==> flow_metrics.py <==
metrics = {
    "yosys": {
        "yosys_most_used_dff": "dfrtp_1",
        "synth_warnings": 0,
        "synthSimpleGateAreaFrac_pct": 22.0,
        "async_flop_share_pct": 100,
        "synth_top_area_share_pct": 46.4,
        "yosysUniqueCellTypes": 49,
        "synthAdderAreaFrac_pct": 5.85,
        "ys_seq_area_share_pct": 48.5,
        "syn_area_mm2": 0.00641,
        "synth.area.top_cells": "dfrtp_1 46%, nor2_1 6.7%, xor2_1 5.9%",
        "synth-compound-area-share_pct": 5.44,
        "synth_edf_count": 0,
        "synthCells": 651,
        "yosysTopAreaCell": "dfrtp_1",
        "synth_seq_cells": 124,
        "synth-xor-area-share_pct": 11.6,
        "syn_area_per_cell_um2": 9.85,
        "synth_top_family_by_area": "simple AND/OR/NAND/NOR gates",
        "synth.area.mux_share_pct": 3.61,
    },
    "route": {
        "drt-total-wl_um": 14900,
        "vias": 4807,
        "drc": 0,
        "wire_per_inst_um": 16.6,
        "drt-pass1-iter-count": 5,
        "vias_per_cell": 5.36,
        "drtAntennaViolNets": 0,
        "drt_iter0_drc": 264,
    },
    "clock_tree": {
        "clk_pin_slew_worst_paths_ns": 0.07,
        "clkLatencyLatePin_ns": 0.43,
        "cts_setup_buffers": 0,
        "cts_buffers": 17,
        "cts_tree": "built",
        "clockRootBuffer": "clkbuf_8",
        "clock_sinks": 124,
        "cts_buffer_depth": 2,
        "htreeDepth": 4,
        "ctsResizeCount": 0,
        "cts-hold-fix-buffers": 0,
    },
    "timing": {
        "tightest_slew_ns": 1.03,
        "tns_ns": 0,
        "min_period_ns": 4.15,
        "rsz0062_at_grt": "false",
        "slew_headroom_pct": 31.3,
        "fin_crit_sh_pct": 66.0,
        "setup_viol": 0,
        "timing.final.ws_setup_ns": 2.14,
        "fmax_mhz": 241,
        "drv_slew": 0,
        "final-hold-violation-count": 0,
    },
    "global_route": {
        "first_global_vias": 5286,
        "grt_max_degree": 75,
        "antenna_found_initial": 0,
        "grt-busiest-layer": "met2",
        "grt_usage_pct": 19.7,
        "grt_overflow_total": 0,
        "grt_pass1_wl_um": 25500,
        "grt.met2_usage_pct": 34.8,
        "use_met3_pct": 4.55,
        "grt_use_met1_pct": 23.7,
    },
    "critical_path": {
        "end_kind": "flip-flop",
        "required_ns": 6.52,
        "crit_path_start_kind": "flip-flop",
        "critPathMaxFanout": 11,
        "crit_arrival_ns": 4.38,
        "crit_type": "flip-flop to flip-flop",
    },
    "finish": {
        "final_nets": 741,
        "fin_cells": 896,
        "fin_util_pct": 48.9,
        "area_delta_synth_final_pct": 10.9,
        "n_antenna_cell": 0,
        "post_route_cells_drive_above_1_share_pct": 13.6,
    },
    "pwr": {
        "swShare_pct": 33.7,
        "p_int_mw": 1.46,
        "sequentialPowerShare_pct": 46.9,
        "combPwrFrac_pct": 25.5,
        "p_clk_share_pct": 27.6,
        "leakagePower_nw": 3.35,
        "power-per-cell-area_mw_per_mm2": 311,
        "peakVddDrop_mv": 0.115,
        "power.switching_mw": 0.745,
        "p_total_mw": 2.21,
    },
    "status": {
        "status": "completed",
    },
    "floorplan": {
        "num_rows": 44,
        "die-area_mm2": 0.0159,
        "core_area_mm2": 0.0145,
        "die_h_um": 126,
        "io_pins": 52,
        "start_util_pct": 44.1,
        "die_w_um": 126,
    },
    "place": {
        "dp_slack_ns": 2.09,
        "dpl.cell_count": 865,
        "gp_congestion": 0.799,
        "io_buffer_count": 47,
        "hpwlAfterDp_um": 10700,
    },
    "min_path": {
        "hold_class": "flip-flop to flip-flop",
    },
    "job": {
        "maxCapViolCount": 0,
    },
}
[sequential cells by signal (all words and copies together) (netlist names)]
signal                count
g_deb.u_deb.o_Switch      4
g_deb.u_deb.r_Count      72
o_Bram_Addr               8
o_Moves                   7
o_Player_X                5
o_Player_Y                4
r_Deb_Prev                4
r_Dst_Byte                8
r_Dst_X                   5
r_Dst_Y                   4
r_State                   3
### config.mk
export PLATFORM = sky130hd
export DESIGN_NAME = fir_interp2_16tap
export DESIGN_NICKNAME = d
export VERILOG_FILES = /design/src/rtl/fir_pkg.sv /design/src/rtl/fir_coeff_rom.sv /design/src/rtl/fir_interp2_16tap.sv
export SDC_FILE = /design/constraint.sdc
export NUM_CORES = 1
export LEC_CHECK = 0
export BUFFER_PORTS_ARGS = -buffer_cell sky130_fd_sc_hd__buf_2
export CAP_MARGIN = 30
export CORE_ASPECT_RATIO = 1.4
export CORE_MARGIN = 2
export CORE_UTILIZATION = 45
export CTS_BUF_LIST = sky130_fd_sc_hd__clkbuf_8
export DETAILED_ROUTE_END_ITERATION = 8
export PLACE_DENSITY = 0.62
export SYNTH_ARGS = -nofsm -noshare
export SYNTH_HDL_FRONTEND = slang
export SYNTH_SLANG_ARGS = --single-unit
### constraint.sdc
create_clock -name clk -period 10.3 [get_ports clk]
set_input_delay 1.545 -clock clk [delete_from_list [all_inputs] [get_ports clk]]
set_output_delay 1.545 -clock clk [all_outputs]
set_load 0.02 [all_outputs]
^^^^^^^^^^^^^^^^
[Required work]
Go through the entries and repeat each one exactly.

[Answer space]
==> flow_metrics.py <==
metrics = {
    "yosys": {
        "yosys_most_used_dff": "dfrtp_1",
        "synth_warnings": 0,
        "synthSimpleGateAreaFrac_pct": 22.0,
        "async_flop_share_pct": 100,
        "synth_top_area_share_pct": 46.4,
        "yosysUniqueCellTypes": 49,
        "synthAdderAreaFrac_pct": 5.85,
        "ys_seq_area_share_pct": 48.5,
        "syn_area_mm2": 0.00641,
        "synth.area.top_cells": "dfrtp_1 46%, nor2_1 6.7%, xor2_1 5.9%",
        "synth-compound-area-share_pct": 5.44,
        "synth_edf_count": 0,
        "synthCells": 651,
        "yosysTopAreaCell": "dfrtp_1",
        "synth_seq_cells": 124,
        "synth-xor-area-share_pct": 11.6,
        "syn_area_per_cell_um2": 9.85,
        "synth_top_family_by_area": "simple AND/OR/NAND/NOR gates",
        "synth.area.mux_share_pct": 3.61,
    },
    "route": {
        "drt-total-wl_um": 14900,
        "vias": 4807,
        "drc": 0,
        "wire_per_inst_um": 16.6,
        "drt-pass1-iter-count": 5,
        "vias_per_cell": 5.36,
        "drtAntennaViolNets": 0,
        "drt_iter0_drc": 264,
    },
    "clock_tree": {
        "clk_pin_slew_worst_paths_ns": 0.07,
        "clkLatencyLatePin_ns": 0.43,
        "cts_setup_buffers": 0,
        "cts_buffers": 17,
        "cts_tree": "built",
        "clockRootBuffer": "clkbuf_8",
        "clock_sinks": 124,
        "cts_buffer_depth": 2,
        "htreeDepth": 4,
        "ctsResizeCount": 0,
        "cts-hold-fix-buffers": 0,
    },
    "timing": {
        "tightest_slew_ns": 1.03,
        "tns_ns": 0,
        "min_period_ns": 4.15,
        "rsz0062_at_grt": "false",
        "slew_headroom_pct": 31.3,
        "fin_crit_sh_pct": 66.0,
        "setup_viol": 0,
        "timing.final.ws_setup_ns": 2.14,
        "fmax_mhz": 241,
        "drv_slew": 0,
        "final-hold-violation-count": 0,
    },
    "global_route": {
        "first_global_vias": 5286,
        "grt_max_degree": 75,
        "antenna_found_initial": 0,
        "grt-busiest-layer": "met2",
        "grt_usage_pct": 19.7,
        "grt_overflow_total": 0,
        "grt_pass1_wl_um": 25500,
        "grt.met2_usage_pct": 34.8,
        "use_met3_pct": 4.55,
        "grt_use_met1_pct": 23.7,
    },
    "critical_path": {
        "end_kind": "flip-flop",
        "required_ns": 6.52,
        "crit_path_start_kind": "flip-flop",
        "critPathMaxFanout": 11,
        "crit_arrival_ns": 4.38,
        "crit_type": "flip-flop to flip-flop",
    },
    "finish": {
        "final_nets": 741,
        "fin_cells": 896,
        "fin_util_pct": 48.9,
        "area_delta_synth_final_pct": 10.9,
        "n_antenna_cell": 0,
        "post_route_cells_drive_above_1_share_pct": 13.6,
    },
    "pwr": {
        "swShare_pct": 33.7,
        "p_int_mw": 1.46,
        "sequentialPowerShare_pct": 46.9,
        "combPwrFrac_pct": 25.5,
        "p_clk_share_pct": 27.6,
        "leakagePower_nw": 3.35,
        "power-per-cell-area_mw_per_mm2": 311,
        "peakVddDrop_mv": 0.115,
        "power.switching_mw": 0.745,
        "p_total_mw": 2.21,
    },
    "status": {
        "status": "completed",
    },
    "floorplan": {
        "num_rows": 44,
        "die-area_mm2": 0.0159,
        "core_area_mm2": 0.0145,
        "die_h_um": 126,
        "io_pins": 52,
        "start_util_pct": 44.1,
        "die_w_um": 126,
    },
    "place": {
        "dp_slack_ns": 2.09,
        "dpl.cell_count": 865,
        "gp_congestion": 0.799,
        "io_buffer_count": 47,
        "hpwlAfterDp_um": 10700,
    },
    "min_path": {
        "hold_class": "flip-flop to flip-flop",
    },
    "job": {
        "maxCapViolCount": 0,
    },
}
[sequential cells by signal (all words and copies together) (netlist names)]
signal                count
g_deb.u_deb.o_Switch      4
g_deb.u_deb.r_Count      72
o_Bram_Addr               8
o_Moves                   7
o_Player_X                5
o_Player_Y                4
r_Deb_Prev                4
r_Dst_Byte                8
r_Dst_X                   5
r_Dst_Y                   4
r_State                   3
### config.mk
export PLATFORM = sky130hd
export DESIGN_NAME = fir_interp2_16tap
export DESIGN_NICKNAME = d
export VERILOG_FILES = /design/src/rtl/fir_pkg.sv /design/src/rtl/fir_coeff_rom.sv /design/src/rtl/fir_interp2_16tap.sv
export SDC_FILE = /design/constraint.sdc
export NUM_CORES = 1
export LEC_CHECK = 0
export BUFFER_PORTS_ARGS = -buffer_cell sky130_fd_sc_hd__buf_2
export CAP_MARGIN = 30
export CORE_ASPECT_RATIO = 1.4
export CORE_MARGIN = 2
export CORE_UTILIZATION = 45
export CTS_BUF_LIST = sky130_fd_sc_hd__clkbuf_8
export DETAILED_ROUTE_END_ITERATION = 8
export PLACE_DENSITY = 0.62
export SYNTH_ARGS = -nofsm -noshare
export SYNTH_HDL_FRONTEND = slang
export SYNTH_SLANG_ARGS = --single-unit
### constraint.sdc
create_clock -name clk -period 10.3 [get_ports clk]
set_input_delay 1.545 -clock clk [delete_from_list [all_inputs] [get_ports clk]]
set_output_delay 1.545 -clock clk [all_outputs]
set_load 0.02 [all_outputs]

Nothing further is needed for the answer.